WORK TO BE COMPLETED:
All lines in the records below with the word "share" must be returned.

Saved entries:
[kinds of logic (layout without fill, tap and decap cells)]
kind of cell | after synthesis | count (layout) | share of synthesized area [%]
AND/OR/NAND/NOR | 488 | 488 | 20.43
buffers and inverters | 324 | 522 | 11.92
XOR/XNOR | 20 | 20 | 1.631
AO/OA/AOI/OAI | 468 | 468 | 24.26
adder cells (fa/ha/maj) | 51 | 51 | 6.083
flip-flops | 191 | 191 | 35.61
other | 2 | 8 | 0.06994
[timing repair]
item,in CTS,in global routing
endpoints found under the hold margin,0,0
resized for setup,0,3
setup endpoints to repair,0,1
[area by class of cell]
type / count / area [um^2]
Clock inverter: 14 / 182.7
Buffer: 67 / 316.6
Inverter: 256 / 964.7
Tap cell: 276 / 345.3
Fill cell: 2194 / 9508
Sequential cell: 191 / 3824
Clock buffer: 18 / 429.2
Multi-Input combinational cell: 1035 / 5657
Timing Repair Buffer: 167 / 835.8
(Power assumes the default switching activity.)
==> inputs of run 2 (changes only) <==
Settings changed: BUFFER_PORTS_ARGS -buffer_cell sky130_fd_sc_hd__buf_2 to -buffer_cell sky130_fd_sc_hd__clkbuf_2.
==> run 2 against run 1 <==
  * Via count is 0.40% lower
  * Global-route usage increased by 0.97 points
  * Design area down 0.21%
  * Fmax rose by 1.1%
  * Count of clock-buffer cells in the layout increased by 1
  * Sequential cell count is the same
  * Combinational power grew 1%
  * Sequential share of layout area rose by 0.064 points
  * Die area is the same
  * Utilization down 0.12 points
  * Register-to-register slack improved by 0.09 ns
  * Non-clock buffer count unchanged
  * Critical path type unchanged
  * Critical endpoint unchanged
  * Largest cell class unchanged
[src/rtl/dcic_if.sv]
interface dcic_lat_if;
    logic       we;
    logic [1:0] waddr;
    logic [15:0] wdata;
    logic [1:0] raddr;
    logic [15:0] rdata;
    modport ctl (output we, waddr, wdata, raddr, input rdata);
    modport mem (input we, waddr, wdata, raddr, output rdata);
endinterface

SOLVED PROBLEM:
kind of cell | after synthesis | count (layout) | share of synthesized area [%]
  * Sequential share of layout area rose by 0.064 points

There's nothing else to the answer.